Public Service, Social Work, Charity & Goodness

I have been recently informed that people who make charitable donations are not "good" but only give to charity to avoid tax. This point of view was made known to me, during a lunch party last week, by a fully paid-up member of the Labour Party. The previous day, while having dinner with two young adults of ambivalent political inclinations, I was amused by their unfettered admiration for another individual who worked with autistic people and is paid handsomely by the government to do so, describing that individual as "good".

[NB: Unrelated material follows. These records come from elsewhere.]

[config.mk]
export PLATFORM = sky130hd
export DESIGN_NAME = timer_master_trigger_select
export DESIGN_NICKNAME = d
export VERILOG_FILES = /design/src/timer_mts_pkg.sv /design/src/sync2.sv /design/src/timer_master_trigger_select.sv
export SDC_FILE = /design/constraint.sdc
export NUM_CORES = 1
export LEC_CHECK = 0
export ABC_AREA = 1
export BUFFER_PORTS_ARGS = -buffer_cell sky130_fd_sc_hd__buf_2
export CAP_MARGIN = 25
export CORE_UTILIZATION = 40
export DETAILED_ROUTE_END_ITERATION = 8
export PLACE_DENSITY = 0.66
export SLEW_MARGIN = 20
export SYNTH_ARGS = -nofsm -noshare
export SYNTH_HDL_FRONTEND = slang
export SYNTH_SLANG_ARGS = --single-unit
[constraint.sdc]
create_clock -name i_clk -period 1.05 [get_ports i_clk]
set_input_delay 0.1575 -clock i_clk [delete_from_list [all_inputs] [get_ports i_clk]]
set_output_delay 0.1575 -clock i_clk [all_outputs]
set_load 0.02 [all_outputs]
[src/timer_mts_pkg.sv]
// constants, field layouts and carrier types of the master trigger select
// assumes a 16-bit register port with byte addresses on eight bits
package timer_mts_pkg;

	localparam int ADDR_W = 8;
	localparam int DATA_W = 16;
	localparam int NCHAN = 4;

	// register offsets
	localparam logic [7:0] OFF_CTRL_ONE = 8'h00;
	localparam logic [7:0] OFF_CTRL_TWO = 8'h04;
	localparam logic [7:0] OFF_SLAVE_CFG = 8'h08;
	localparam logic [7:0] OFF_IRQ_MASK = 8'h0C;
	localparam logic [7:0] OFF_IRQ_STAT = 8'h10;
	localparam logic [7:0] OFF_EVENT_GEN = 8'h14;

	// first control register fields
	localparam int RUN_BIT_POS = 0;
	localparam int BLOCK_BIT_POS = 1;
	// event generation register field
	localparam int FORCE_UPD_POS = 0;
	// slave configuration fields
	localparam int GATED_POS = 0;
	localparam int SYNC_POS = 1;
	// second control register fields
	localparam int TI1_SEL_POS = 7;
	localparam int MODE_LSB = 4;
	localparam int DMA_SEL_POS = 3;
	// interrupt status fields
	localparam int IRQ_UPD_POS = 0;
	localparam int IRQ_TRIG_POS = 1;
	localparam int IRQ_DMA_POS = 2;
	localparam int IRQ_W = 3;

	// reset values
	localparam logic [DATA_W-1:0] CTRL_TWO_RST = 16'h0000;
	localparam logic [IRQ_W-1:0] IRQ_RST = 3'h0;

	// selections of the trigger output
	typedef enum logic [2:0] {
		MODE_RESET = 3'h0,
		MODE_ENABLE = 3'h1,
		MODE_UPDATE = 3'h2,
		MODE_CAPCMP = 3'h3,
		MODE_CMP1 = 3'h4,
		MODE_CMP2 = 3'h5,
		MODE_CMP3 = 3'h6,
		MODE_CMP4 = 3'h7
	} master_mode_t;

	// second control register layout
	typedef struct packed {
		logic [7:0] rsv_hi;
		logic ti1_sel;
		master_mode_t master_trigger_select;
		logic chan_dma_source_sel;
		logic [2:0] rsv_lo;
	} ctrl_two_t;

	// per-channel signals from the channel logic
	typedef struct packed {
		logic [NCHAN-1:0] channel_capture_compare;
		logic [NCHAN-1:0] compare_ref;
	} chan_sig_t;

endpackage

[src/sync2.sv]
// two flip-flop synchroniser for one level
// assumes the input comes from another clock domain or a pin
`timescale 1ns/1ps
module sync2 (
	input wire logic i_clk,
	input wire logic i_arst_n,
	input wire logic i_d,
	output logic o_q
);

	logic meta_q;

	// first stage feeds only the second
	always_ff @(posedge i_clk or negedge i_arst_n) begin
		if (!i_arst_n) begin
			meta_q <= 1'b0;
			o_q <= 1'b0;
		end else begin
			meta_q <= i_d;
			o_q <= meta_q;
		end
	end

endmodule // sync2

[src/timer_master_trigger_select.sv]
// master trigger output select and channel dma request source of a timer
// assumes counter core and channel logic run on i_clk; trigger input
// arrives from another timer or a pin and is synchronised here
//
// How it works
// mode 000: writing the force update bit gives one trigger pulse
// mode 001: trigger output follows the counter run signal
// counter run signal is run bit OR trigger input in gated mode
// gated trigger reaches the output one cycle late unless sync mode
// mode 010: each update event appears on the trigger output
// mode 011: a rise of the OR of all channel capture or compare signals gives a positive pulse
// modes 100 and 101: output follows channel 1 or 2 compare reference
// modes 110 and 111: output follows channel 3 or 4 compare reference
// dma source select 0: channel dma request on channel event
// dma source select 1: all channel dma requests on update event
// software keeps reserved bits 2 to 0 at reset value
// update block stops update events; force update still reinitialises
// pulses of modes 000 and 011 last one clock cycle
`timescale 1ns/1ps
module timer_master_trigger_select (
	input wire logic i_clk,
	input wire logic i_arst_n,
	input wire logic [timer_mts_pkg::ADDR_W-1:0] i_addr,
	input wire logic [timer_mts_pkg::DATA_W-1:0] i_wdata,
	input wire logic i_wr,
	input wire logic i_rd,
	output logic [timer_mts_pkg::DATA_W-1:0] o_rdata,
	input wire logic i_trig_in,
	input wire logic i_counter_wrap,
	input wire timer_mts_pkg::chan_sig_t i_chan,
	output logic o_master_trigger_out,
	output logic o_counter_run_signal,
	output logic o_update_event,
	output logic o_counter_reinit,
	output logic [timer_mts_pkg::NCHAN-1:0] o_cc_dma_req,
	output logic o_irq
);
	import timer_mts_pkg::*;

	ctrl_two_t ctrl_two_q;
	logic counter_run_bit_q;
	logic update_block_bit_q;
	logic gated_q;
	logic sync_mode_q;
	logic [IRQ_W-1:0] irq_mask_q;
	logic [IRQ_W-1:0] irq_stat_q;
	logic [IRQ_W-1:0] irq_set;
	logic [DATA_W-1:0] rdata_d;
	logic [DATA_W-1:0] rdata_q;
	logic trig_s;
	logic force_update_bit;
	logic counter_run_signal;
	logic run_dly_q;
	logic enable_src;
	logic upd;
	logic any_cc;
	logic any_cc_q;
	logic cc_pulse;
	logic trig_d;
	logic trig_q;
	logic trig_prev_q;
	logic upd_q;
	logic reinit_q;
	logic run_q;
	logic [NCHAN-1:0] dma_q;
	master_mode_t mode;

	// address match for a given register offset
	function automatic logic hit(input logic [ADDR_W-1:0] a,
			input logic [7:0] off);
		hit = (a == off);
	endfunction

	// trigger input enters the clock domain
	sync2 u_trig_sync (
		.i_clk(i_clk),
		.i_arst_n(i_arst_n),
		.i_d(i_trig_in),
		.o_q(trig_s)
	);

	assign mode = ctrl_two_q.master_trigger_select;

	// first control register: run and update block bits
	always_ff @(posedge i_clk or negedge i_arst_n) begin
		if (!i_arst_n) begin
			counter_run_bit_q <= 1'b0;
			update_block_bit_q <= 1'b0;
		end else if (i_wr && hit(i_addr, OFF_CTRL_ONE)) begin
			counter_run_bit_q <= i_wdata[RUN_BIT_POS];
			update_block_bit_q <= i_wdata[BLOCK_BIT_POS];
		end
	end

	// second control register, reserved bits stored as zero
	always_ff @(posedge i_clk or negedge i_arst_n) begin
		if (!i_arst_n) begin
			ctrl_two_q <= ctrl_two_t'(CTRL_TWO_RST);
		end else if (i_wr && hit(i_addr, OFF_CTRL_TWO)) begin
			ctrl_two_q.rsv_hi <= 8'h00;
			ctrl_two_q.ti1_sel <= i_wdata[TI1_SEL_POS];
			ctrl_two_q.master_trigger_select <=
				master_mode_t'(i_wdata[MODE_LSB +: 3]);
			ctrl_two_q.chan_dma_source_sel <= i_wdata[DMA_SEL_POS];
			// reserved low bits ignored
			ctrl_two_q.rsv_lo <= 3'h0;
		end
	end

	// slave configuration: gated mode and master/slave sync
	always_ff @(posedge i_clk or negedge i_arst_n) begin
		if (!i_arst_n) begin
			gated_q <= 1'b0;
			sync_mode_q <= 1'b0;
		end else if (i_wr && hit(i_addr, OFF_SLAVE_CFG)) begin
			gated_q <= i_wdata[GATED_POS];
			sync_mode_q <= i_wdata[SYNC_POS];
		end
	end

	// force update is a write of one to the event generation register
	assign force_update_bit = i_wr && hit(i_addr, OFF_EVENT_GEN) &&
		i_wdata[FORCE_UPD_POS];

	// run signal from run bit or gated trigger
	assign counter_run_signal = counter_run_bit_q | (gated_q & trig_s);

	// delayed copy when the trigger drives the run signal
	always_ff @(posedge i_clk or negedge i_arst_n) begin
		if (!i_arst_n) begin
			run_dly_q <= 1'b0;
		end else begin
			run_dly_q <= counter_run_signal;
		end
	end

	// sync mode takes the undelayed run signal
	assign enable_src = (gated_q && !sync_mode_q) ? run_dly_q :
		counter_run_signal;

	// update event suppressed while blocked
	assign upd = (i_counter_wrap | force_update_bit) & ~update_block_bit_q;

	// capture/compare pulse taken on the rising edge only
	assign any_cc = |i_chan.channel_capture_compare;
	assign cc_pulse = any_cc & ~any_cc_q;

	// source of the trigger output for the selected mode
	always_comb begin
		trig_d = 1'b0;
		case (mode)
			// force update pulse
			MODE_RESET: trig_d = force_update_bit;
			// counter run signal
			MODE_ENABLE: trig_d = enable_src;
			// update event
			MODE_UPDATE: trig_d = upd;
			// capture or compare pulse
			MODE_CAPCMP: trig_d = cc_pulse;
			// channel 1 and 2 references
			MODE_CMP1: trig_d = i_chan.compare_ref[0];
			MODE_CMP2: trig_d = i_chan.compare_ref[1];
			// channel 3 and 4 references
			MODE_CMP3: trig_d = i_chan.compare_ref[2];
			MODE_CMP4: trig_d = i_chan.compare_ref[3];
			default: trig_d = 1'b0;
		endcase
	end

	// trigger output and its edge history
	always_ff @(posedge i_clk or negedge i_arst_n) begin
		if (!i_arst_n) begin
			trig_q <= 1'b0;
			trig_prev_q <= 1'b0;
			any_cc_q <= 1'b0;
		end else begin
			trig_q <= trig_d;
			trig_prev_q <= trig_q;
			any_cc_q <= any_cc;
		end
	end

	// counter reinit on force update even while blocked
	always_ff @(posedge i_clk or negedge i_arst_n) begin
		if (!i_arst_n) begin
			upd_q <= 1'b0;
			reinit_q <= 1'b0;
			run_q <= 1'b0;
		end else begin
			upd_q <= upd;
			reinit_q <= force_update_bit;
			run_q <= counter_run_signal;
		end
	end

	// channel dma request source
	always_ff @(posedge i_clk or negedge i_arst_n) begin
		if (!i_arst_n) begin
			dma_q <= '0;
		end else if (ctrl_two_q.chan_dma_source_sel) begin
			dma_q <= {NCHAN{upd}};
		end else begin
			dma_q <= i_chan.channel_capture_compare;
		end
	end

	// interrupt events: update, trigger rise, any dma request
	assign irq_set[IRQ_UPD_POS] = upd_q;
	assign irq_set[IRQ_TRIG_POS] = trig_q & ~trig_prev_q;
	assign irq_set[IRQ_DMA_POS] = |dma_q;

	// sticky status, write one clears, a new event wins
	always_ff @(posedge i_clk or negedge i_arst_n) begin
		if (!i_arst_n) begin
			irq_stat_q <= IRQ_RST;
		end else if (i_wr && hit(i_addr, OFF_IRQ_STAT)) begin
			irq_stat_q <= (irq_stat_q & ~i_wdata[IRQ_W-1:0]) | irq_set;
		end else begin
			irq_stat_q <= irq_stat_q | irq_set;
		end
	end

	// interrupt mask
	always_ff @(posedge i_clk or negedge i_arst_n) begin
		if (!i_arst_n) begin
			irq_mask_q <= IRQ_RST;
		end else if (i_wr && hit(i_addr, OFF_IRQ_MASK)) begin
			irq_mask_q <= i_wdata[IRQ_W-1:0];
		end
	end

	// read decode, unmapped reads return zero
	always_comb begin
		rdata_d = '0;
		if (hit(i_addr, OFF_CTRL_ONE)) begin
			rdata_d[RUN_BIT_POS] = counter_run_bit_q;
			rdata_d[BLOCK_BIT_POS] = update_block_bit_q;
		end else if (hit(i_addr, OFF_CTRL_TWO)) begin
			rdata_d = DATA_W'(ctrl_two_q);
		end else if (hit(i_addr, OFF_SLAVE_CFG)) begin
			rdata_d[GATED_POS] = gated_q;
			rdata_d[SYNC_POS] = sync_mode_q;
		end else if (hit(i_addr, OFF_IRQ_MASK)) begin
			rdata_d[IRQ_W-1:0] = irq_mask_q;
		end else if (hit(i_addr, OFF_IRQ_STAT)) begin
			rdata_d[IRQ_W-1:0] = irq_stat_q;
		end else begin
			rdata_d = '0;
		end
	end

	// read data stands only in the cycle after the strobe
	always_ff @(posedge i_clk or negedge i_arst_n) begin
		if (!i_arst_n) begin
			rdata_q <= '0;
		end else if (i_rd) begin
			rdata_q <= rdata_d;
		end else begin
			rdata_q <= '0;
		end
	end

	assign o_rdata = rdata_q;
	assign o_master_trigger_out = trig_q;
	assign o_counter_run_signal = run_q;
	assign o_update_event = upd_q;
	assign o_counter_reinit = reinit_q;
	assign o_cc_dma_req = dma_q;
	assign o_irq = |(irq_stat_q & irq_mask_q);
endmodule // timer_master_trigger_select

==> metrics.md, run 1 <==
| Metric | Value |
|---|---|
| Nets | `316` |
| Comb pwr share | `15.1%` |
| Worst Setup End Kind | `primary output` |
| Routed WL per cell | `11.3 µm` |
| Synth top area share | `51.5%` |
| Cell variety after synth | `24` |
| Max Cap Viol | `0` |
| Min Tclk post-route | `1120 ps` |
| Starting Density | `42.2%` |
| Syn Area/Cell | `8.50 µm²` |
| Post-route cell area | `0.00227 mm²` |
| Total Routing Usage GR | `18.7%` |
| Total number of vias | `1495` |
| Number of diodes | `0` |
| First-pass GRT wire length | `6.02 mm` |
| Final Max Slew Viols | `0` |
| Cell Int Power | `0.00204 W` |
| Share of layout cells above drive strength 1 | `36.2%` |
| Largest net degree at the start of global routing | `36` |
| Initial antenna violation count | `0` |
| Post-DRT Antenna Nets | `0` |
| Clock buffer depth | `2` |
| Area contributors post-synth | `dfrtp_1 52%, nand2_1 8.2%, inv_1 6.2%, nor2_1 4.6%, nand3_1 4.4%` |
| Post-synth EDFFs | `0` |
| Switching Power | `0.000736 W` |
| Hold WC Path Type | `in -> reg` |
| Fmax | `897 MHz` |
| CTS tree | `yes` |
| Clock latency on the worst-skew pair | `280 ps` |
| Unrepaired setup endpoints after global routing | `yes` |
| Post-Syn Area | `0.00170 mm²` |
| Most common cell in the netlist | `nand2_1` |
| Dominant synthesized flop cell | `dfrtp_1` |
| DRT iter0 DRCs | `71` |
| Die area | `0.00451 mm²` |
| Crit path setup slack, layout | `-65.1 ps` |
| Post-synth top area cell | `dfrtp_1` |
| Routability cong. | `0.820` |
| Area share of fa/ha/maj cells after synthesis | `0%` |
| # DRC | `0` |
| Failing checks | `negative setup slack` |
| Synth top cells by count | `37 x nand2_1, 35 x dfrtp_1, 28 x inv_1` |
| DIE WIDTH | `67.2 µm` |
| Post-Synth XOR/XNOR Area | `0%` |
| Vias in the first global route | `1407` |
| CTS H-tree lvls | `2` |
| Final Cycle Share | `106%` |
| Worst Path Class, Setup | `reg -> out` |
| Area grow syn2layout | `33.9%` |
| Arr. time, crit path | `960 ps` |
| Place WS | `-133 ps` |
| Fin. Hold Viols | `0` |
| Pwr/cell area | `1220 mW/mm²` |
| Clock share of power | `33.1%` |
| Warning count from the yosys run | `0` |
| Skew final | `3.40 ps` |
| Die span in y | `67.2 µm` |
| Final WL | `3.72 mm` |
| Share of flip-flops with an asynchronous set or reset | `100%` |
| Largest family of logic cells by synthesized area | `simple AND/OR/NAND/NOR gates` |
| Setup-failing EPs final | `1` |
| Vias per cell | `4.54` |
| # IOs | `63` |
| Post-DP Area | `0.00208 mm²` |
| VDD IR max | `0.720 mV` |
| CTS sink count | `35` |
| Leak | `1.25 nW` |
| CTS Root Cell | `clkbuf_8` |
| Mux cell area share after synthesis | `0%` |
| Port Buffers | `46` |
| Post-Synth Simple-Gate Area | `29.7%` |
| Switching Fraction | `26.5%` |
| CTS buffer count | `5` |
| GR Overflow Total | `0` |
| Compound-Gate Fraction of Synth Area | `7.44%` |
| Clock Pin Slew Worst Setup and Hold Paths | `70 ps` |
| Critical Path Source Type | `register` |
| Row Count | `23` |
| 1st-pass router iterations | `4` |
| Sequential fraction of the synthesis area | `51.5%` |
| Core area | `0.00403 mm²` |
| Post-synthesis sequential element count | `35` |
| Syn Inst Count | `200` |
| CP max FO | `2` |
| WP data required | `890 ps` |
| Placed wire-length estimate | `2.80 mm` |
| Status | `finished, violations left` |
| Register share of total power | `51.7%` |
-- logic make-up (layout without fill, tap and decap cells) --
group,Yosys count,in the layout
flip-flops,35,35
AND/OR/NAND/NOR,99,99
AO/OA/AOI/OAI,24,24
buffers and inverters,41,113
other,1,8
-- registers in the layout, summed over array words and instances, names as in the netlist, 2 cells and up --
| register | cells |
|---|---|
| o_rdata | 8 |
| mode | 3 |
| o_cc_dma_req | 4 |
| irq_mask_q | 3 |
| irq_stat_q | 3 |
| ctrl_two_q | 2 |
-- area by class of cell --
| type | instances | area (µm²) |
|---|---|---|
| Multi-Input combinational cell | 131 | 677 |
| Clock inverter | 1 | 5.00 |
| Timing Repair Buffer | 73 | 457 |
| Fill cell | 394 | 1750 |
| Clock buffer | 7 | 76.3 |
| Tap cell | 50 | 62.6 |
| Sequential cell | 35 | 876 |
| Inverter | 32 | 121 |
-- cells in the final DEF (no fill, tap or decap), types with 2 or more instances in the layout --
cell type,count
conb_1,8
nand2_1,36
inv_2,3
dfrtp_1,35
a21oi_1,7
clkbuf_8,5
clkbuf_1,2
buf_2,45
nand4_1,4
inv_1,28
nor2_1,20
o21ai_0,14
buf_4,24
nor2_2,5
nand3_2,3
nand3_1,14
clkinv_2,2
nor2_4,3
dlygate4sd3_1,2
nand2_2,3
nor3_1,6
nand2_4,2
-- through the flow --
stage	instances	total power [W]	util (%)	hold slack (ps)	TNS [ps]
floorplan	207	0.00168	-	-138	0
global placement	310	0.00183	51.7	128	-2030
detailed placement	310	0.00184	51.7	129	-2490
CTS	328	0.00280	55.9	97.4	-73.5
global route	329	0.00293	56.5	124	-286
finish	329	0.00278	56.5	99.6	-65.1
-- what timing repair did --
action | in CTS | in global routing
pin swaps | 2 | 6
setup endpoints to repair | 2 | 4
hold endpoints to repair | 36 | 0
setup buffers | 8 | 2
hold buffers | 2 | 0
resized for setup | 3 | 3
-- power groups by stage --
stage | combinational (W) | clock [W] | sequential, W
after floorplan | 0.000194 | 0 | 0.00148
after global placement | 0.000373 | 0 | 0.00146
after detailed placement | 0.000378 | 0 | 0.00146
after CTS | 0.000413 | 0.000952 | 0.00143
after global routing | 0.000473 | 0.00102 | 0.00144
final | 0.000420 | 0.000921 | 0.00144
-- final timing paths --
| check | start | to | slack [ps] | cells after the start |
|---|---|---|---|---|
| worst max register to register | gated_q$_DFFE_PN0P_ | o_master_trigger_out$_DFF_PN0_ | 0 | 7 |
| worst min-delay path | i_wdata[3] | ctrl_two_q[3]$_DFFE_PN0P_ | 100 | 3 |
| min in group asynchronous | i_arst_n | irq_stat_q[2]$_DFF_PN0_ | 350 | 3 |
| max in group asynchronous | i_arst_n | mode[0]$_DFFE_PN0P_ | 520 | 3 |
| worst min register to register | u_trig_sync.meta_q$_DFF_PN0_ | u_trig_sync.o_q$_DFF_PN0_ | 350 | 0 |
| worst max-delay path | irq_stat_q[2]$_DFF_PN0_ | o_irq | -70 | 3 |
-- critical path, cell delays in order (launching register included) --
cell     delay (ps)
dfrtp_1         380
nand2_1          90
nand3_2          80
buf_6           130
-- per-layer routing --
| layer | up-vias | track usage (%) | share of wire (%) |
|---|---|---|---|
| met5 | - | 0 | 0 |
| met4 | 0 | 6.38 | 1.3 |
| met3 | 6 | 5.57 | 4.5 |
| li1 | 769 | - | - |
| met2 | 40 | 30.9 | 50 |
| met1 | 680 | 23.2 | 44 |
No activity file was read; power rests on OpenSTA's default activity.
==> run 2, diff against run 1 <==
--- a/config.mk
+++ b/config.mk
@@ -5,7 +5,7 @@
 export SDC_FILE = /design/constraint.sdc
 export NUM_CORES = 1
 export LEC_CHECK = 0
-export ABC_AREA = 1
+export ABC_AREA = 0
 export BUFFER_PORTS_ARGS = -buffer_cell sky130_fd_sc_hd__buf_2
 export CAP_MARGIN = 25
 export CORE_UTILIZATION = 40
==> metrics.md, run 2 <==
| Metric | Value |
|---|---|
| Vias per cell | `5.11` |
| # IOs | `63` |
| Max Cap Viol | `0` |
| Warning count from the yosys run | `0` |
| Clock buffer depth | `2` |
| GR Overflow Total | `0` |
| Largest net degree at the start of global routing | `36` |
| Hold WS | `98.5 ps` |
| Nets | `270` |
| Routed WL per cell | `14.5 µm` |
| Critical Path Source Type | `input port` |
| Share of flip-flops with an asynchronous set or reset | `100%` |
| Min Tclk post-route | `1420 ps` |
| Number of diodes | `0` |
| Commonest non-fill, non-tap cell in the layout | `buf_2` |
| Compound-Gate Fraction of Synth Area | `9.08%` |
| WP data required | `1230 ps` |
| Most frequent cells in the layout | `43 x buf_2, 34 x dfrtp_1, 33 x buf_4` |
| Syn Area/Cell | `11.3 µm²` |
| Arr. time, crit path | `1590 ps` |
| Skew final | `5.49 ps` |
| CTS buffer count | `5` |
| Starting Density | `42.7%` |
| Synth top cells by count | `35 x dfrtp_1, 13 x nand2_1, 12 x mux2_2` |
| Flop-to-flop setup slack | `-110 ps` |
| # DRC | `0` |
| Hold WC Path Type | `in -> reg` |
| Post-Synth XOR/XNOR Area | `0%` |
| DRT iter0 DRCs | `57` |
| Area contributors post-synth | `dfrtp_1 54%, mux2_2 8.4%, buf_4 3.7%, nand3_1 3.4%, nand2_1 3.0%` |
| Core area | `0.00377 mm²` |
| Final Power | `0.00314 W` |
| Sequential fraction of the synthesis area | `54.3%` |
| Post-Synth Simple-Gate Area | `20.0%` |
| Cell variety after synth | `36` |
| VDD IR max | `0.996 mV` |
| Status | `finished, violations left` |
| Post-synth EDFFs | `0` |
| CTS tree | `yes` |
| Port Buffers | `46` |
| Post-Syn Area | `0.00161 mm²` |
| Clock latency on the worst-skew pair | `290 ps` |
| Worst Path Class, Setup | `in -> reg` |
| Clock Pin Slew Worst Setup and Hold Paths | `70 ps` |
| Final Max Slew Viols | `0` |
| CTS H-tree lvls | `2` |
| Total Routing Usage GR | `20.7%` |
| Crit path setup slack, layout | `-365 ps` |
| Row Count | `22` |
| Share of layout cells above drive strength 1 | `56.7%` |
| Worst Setup End Kind | `register` |
| Routability cong. | `0.875` |
| First-pass GRT wire length | `6.52 mm` |
| Most common cell in the netlist | `dfrtp_1` |
| Fin. Hold Viols | `0` |
| Max FFs per register | `8` |
| Leak | `1.24 nW` |
| Area grow syn2layout | `52.9%` |
| Placed wire-length estimate | `2.97 mm` |
| Post-synthesis sequential element count | `35` |
| Pwr/cell area | `1280 mW/mm²` |
| Total number of vias | `1437` |
| CTS sink count | `35` |
| Final WL | `4.08 mm` |
| Die span in y | `65.5 µm` |
| Largest family of logic cells by synthesized area | `simple AND/OR/NAND/NOR gates` |
| Syn Inst Count | `143` |
| CTS Root Cell | `clkbuf_8` |
| Place WS | `-736 ps` |
| Failing checks | `negative setup slack` |
| Initial antenna violation count | `0` |
| Fmax | `707 MHz` |
| Unrepaired setup endpoints after global routing | `yes` |
| Vias in the first global route | `1421` |
| 1st-pass router iterations | `4` |
| Final Cycle Share | `135%` |
| Setup-failing EPs final | `23` |
| Post-synth top area cell | `dfrtp_1` |
| CP max FO | `4` |
| DIE WIDTH | `65.5 µm` |
| Synth top area share | `54.3%` |
| Mux cell area share after synthesis | `9.01%` |
| Die area | `0.00429 mm²` |
| Area share of fa/ha/maj cells after synthesis | `0%` |
| Dominant synthesized flop cell | `dfrtp_1` |
| Post-DRT Antenna Nets | `0` |
run 2: changes by cell type after synthesis, moves of 4 or more:
cell / change
o21ai_0: -8
nor2_2: -4
nor2_1: -17
o21a_1: +4
nand2_1: -24
inv_1: -23
nor3_1: -6
mux2_2: +12
and2_1: +6
a21oi_1: -4
nand3_1: -4
nand2b_1: +4
run 2: cell type report:
cell class / count / area (µm²)
repair buffers: 88 / 608
clock buffers: 6 / 82.6
fillers: 284 / 1310
clock inverters: 2 / 35.0
well taps: 48 / 60.1
multi-input cells: 97 / 782
flip-flops and latches: 35 / 877
inverters: 5 / 18.8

Is it possible that there is a general confusion about "goodness"? It is my understanding that when people give to Charity, they no longer have the use of that money for their own needs. This often means that they do without something; if the donation is small, it may be the sacrifice of a mere bar of chocolate. If the donation is big, it may mean doing without a holiday abroad. In contrast, when a person works with autistic people and receives a good salary for it, as this activity has entailed no sacrifice and indeed has been remunerated, it is clearly not an act of charity.

I believe that those who make sacrifices for others in Charity giving, have a greater claim to the description "good" than those who work for a salary in an area of public service that helps others. After all, if an individual has an inclination for working with the handicapped, the ill and the disadvantaged and does so at no sacrifice to themselves, then they are in fact doubly rewarded in finding a suitable niche and being well-paid to enjoy that niche. They cannot possibly be described as "good" as they are no different from any other person in the work-force and they are consumers of public wealth rather than the creators of public wealth.

Contrast this with creators of public wealth who regularly give to Charity; any excess money left over to such individuals can only be taxed up to a maximum of 45%. If these individuals choose not to give to Charity, then the 55% still remains available for personal consumption and enjoyment once 45% has been surrendered to the taxman/woman. Please also note that wealth creation happens in the private sector, with all the stresses of risk-taking and fearfully long hours of work; this is in stark contrast to the comfort and security of the wealth-consuming public sector

My blog-posts are usually about educational and academic matters. Could it be a sign of a defective education (might it be a subtle form of brain-washing?) when the fundamental differences between the true goodness of Charity-giving and shrewdness of well-paid employment in the "caring" part of the Public sector get confused? To go back to my starting point, all the three individuals who have prompted this blog are highly educated. I find worrying that, despite being so well-educated they may be mistaking shrewdness for goodness.